Environmental Impact Statements and Nuclear Power

The NEPA requirement for environmental impact statements was used extensively to oppose the licensing of nuclear power plants. Environmental groups such as the National Resources Defense Council or the Sierra Club sued the Atomic Energy Commission (AEC), which was responsible for licensing the plants. They claimed that the AEC had not taken adequate consideration of the safety and efficiency of the plants. District courts, located in the area that would be affected by the plant, often upheld the concerns of the environmental groups. The nuclear plant owners then appealed and usually won final approval. In the Vermont Yankee case, the Supreme Court said that the NEPA was a procedural law and could not be used to impose environmental standards on nuclear power plants. The builders of nuclear power plants won the legal issue, but the environmental groups won the war. By the end of the decade builders had mostly given up plans to build more nuclear power plants because the delay and expense of fighting the lawsuits often made them too expensive.

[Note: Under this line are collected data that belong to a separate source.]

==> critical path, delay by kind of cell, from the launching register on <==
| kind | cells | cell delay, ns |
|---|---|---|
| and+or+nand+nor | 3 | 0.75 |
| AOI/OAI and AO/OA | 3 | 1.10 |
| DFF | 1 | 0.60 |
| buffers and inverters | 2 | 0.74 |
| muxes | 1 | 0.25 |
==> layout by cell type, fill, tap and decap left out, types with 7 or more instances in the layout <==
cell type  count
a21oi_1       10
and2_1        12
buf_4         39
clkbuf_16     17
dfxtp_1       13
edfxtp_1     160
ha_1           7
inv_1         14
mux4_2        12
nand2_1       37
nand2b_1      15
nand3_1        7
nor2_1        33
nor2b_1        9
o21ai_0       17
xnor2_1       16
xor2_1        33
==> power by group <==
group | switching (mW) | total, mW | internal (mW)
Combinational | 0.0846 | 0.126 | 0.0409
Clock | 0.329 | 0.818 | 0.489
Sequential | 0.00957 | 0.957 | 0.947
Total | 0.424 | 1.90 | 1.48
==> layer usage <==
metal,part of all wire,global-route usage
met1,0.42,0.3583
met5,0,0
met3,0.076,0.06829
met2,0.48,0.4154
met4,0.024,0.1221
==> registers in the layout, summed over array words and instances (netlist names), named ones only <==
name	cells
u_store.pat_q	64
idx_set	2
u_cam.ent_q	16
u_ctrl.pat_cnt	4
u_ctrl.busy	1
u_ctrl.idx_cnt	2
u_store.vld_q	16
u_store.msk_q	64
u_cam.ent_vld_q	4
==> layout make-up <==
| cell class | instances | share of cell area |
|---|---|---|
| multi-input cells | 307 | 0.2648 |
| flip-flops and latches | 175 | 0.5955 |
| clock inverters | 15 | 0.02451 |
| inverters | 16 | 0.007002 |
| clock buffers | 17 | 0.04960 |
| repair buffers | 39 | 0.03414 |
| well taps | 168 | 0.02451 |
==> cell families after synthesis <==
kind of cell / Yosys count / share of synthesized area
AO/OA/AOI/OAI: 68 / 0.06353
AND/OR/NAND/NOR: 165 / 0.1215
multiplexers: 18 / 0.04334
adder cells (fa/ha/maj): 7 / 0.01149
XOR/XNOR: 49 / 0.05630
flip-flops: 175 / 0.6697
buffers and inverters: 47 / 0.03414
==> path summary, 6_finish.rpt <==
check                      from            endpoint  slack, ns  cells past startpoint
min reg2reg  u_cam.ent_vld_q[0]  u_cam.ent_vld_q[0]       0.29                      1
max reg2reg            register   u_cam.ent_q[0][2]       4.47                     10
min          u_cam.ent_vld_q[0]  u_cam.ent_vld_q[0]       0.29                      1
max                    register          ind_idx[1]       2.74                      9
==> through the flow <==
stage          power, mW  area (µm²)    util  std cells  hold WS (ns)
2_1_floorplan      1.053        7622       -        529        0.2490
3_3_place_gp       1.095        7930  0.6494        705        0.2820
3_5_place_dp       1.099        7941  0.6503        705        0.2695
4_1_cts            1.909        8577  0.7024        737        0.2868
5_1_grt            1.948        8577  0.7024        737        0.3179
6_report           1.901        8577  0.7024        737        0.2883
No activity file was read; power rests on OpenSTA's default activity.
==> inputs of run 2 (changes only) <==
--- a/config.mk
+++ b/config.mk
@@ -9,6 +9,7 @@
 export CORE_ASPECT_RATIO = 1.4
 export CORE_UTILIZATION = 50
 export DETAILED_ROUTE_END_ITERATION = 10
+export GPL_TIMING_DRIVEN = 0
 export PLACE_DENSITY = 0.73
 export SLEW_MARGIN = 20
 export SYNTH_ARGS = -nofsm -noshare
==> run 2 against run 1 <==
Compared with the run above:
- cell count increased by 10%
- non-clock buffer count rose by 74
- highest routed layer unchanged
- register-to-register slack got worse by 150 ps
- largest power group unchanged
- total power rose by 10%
==> src/rtl/wtcPkg.sv <==
package wtcPkg;
  localparam int WTC_WORDS = 4;
  localparam int WTC_SEL_W = $clog2(WTC_WORDS);

  typedef enum logic [1:0] {
    ST_IDLE,
    ST_FILL,
    ST_WRITE
  } wtcState_t;

  // strobes from the control FSM to the storage datapath
  typedef struct packed {
    logic                 lineClear;  // replace tag, drop other valid bits
    logic                 wrFill;     // write memory read data
    logic                 wrStore;    // write processor store data
    logic [WTC_SEL_W-1:0] wrWord;     // word inside the line
  } wtcStrobe_t;
endpackage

Local Air and Tall Smokestacks

The EPA and the courts also had to deal with questions about how localities avoided meeting the local air-quality standards. One subterfuge was to build tall smokestacks that would reduce the effect of a major pollution source such as a power plant. The tall stacks dispersed the pollution over a much larger area and thus reduced its impact on the local area. Environmentalists complained that this shifted the burden of the pollution to this broader area and sued the EPA to prevent it from approving plans that allowed tall smokestacks. Power companies sued the EPA to allow them to build the smokestacks. Because of these suits the courts rather than the EPA decided the regulations for allowing the use of tall smokestacks, and they placed strong restrictions on the use of smokestacks to disperse air pollution out of the local area.

Water Pollution and Effluent Standards

The EPA was also often caught in the middle of competing lawsuits in their regulation of water pollution. Environmentalists sued for vigorous EPA enforcement of pollution standards regardless of mitigating considerations. Firms having trouble meeting the water-pollution standards sued, claiming that the law only required them to make the "best practicable treatment" and that it was too expensive to eliminate their pollution totally. The courts reviewed the EPA's decisions about "best practicable treatment" sometimes siding with the environmental groups and sometimes with the polluter. The EPA could not develop consistent national standards for its enforcement of water-pollution laws because it could not anticipate how courts would evaluate those standards. On the other hand, environmental groups and polluters were both guaranteed a hearing where they could make their arguments about whether the EPA's restrictions should be made stronger or more lenient.

The Continuing Role of Courts

Courts continue to be at the center of environmental regulation. The environmental and economic interests involved are so important that neither side is willing to give up its ability to challenge regulatory decisions in court. No other issue better illustrates how the structure of American administrative law guarantees that courts are often placed in the position of deciding difficult conflicts in public policy.

Sources:

R. Shep Melnick, Regulation and the Courts (Washington, D.C.: Brookings Institution, 1983);

Lettie Wenner, The Environmental Decade in Court (Bloomington: Indiana University Press, 1982).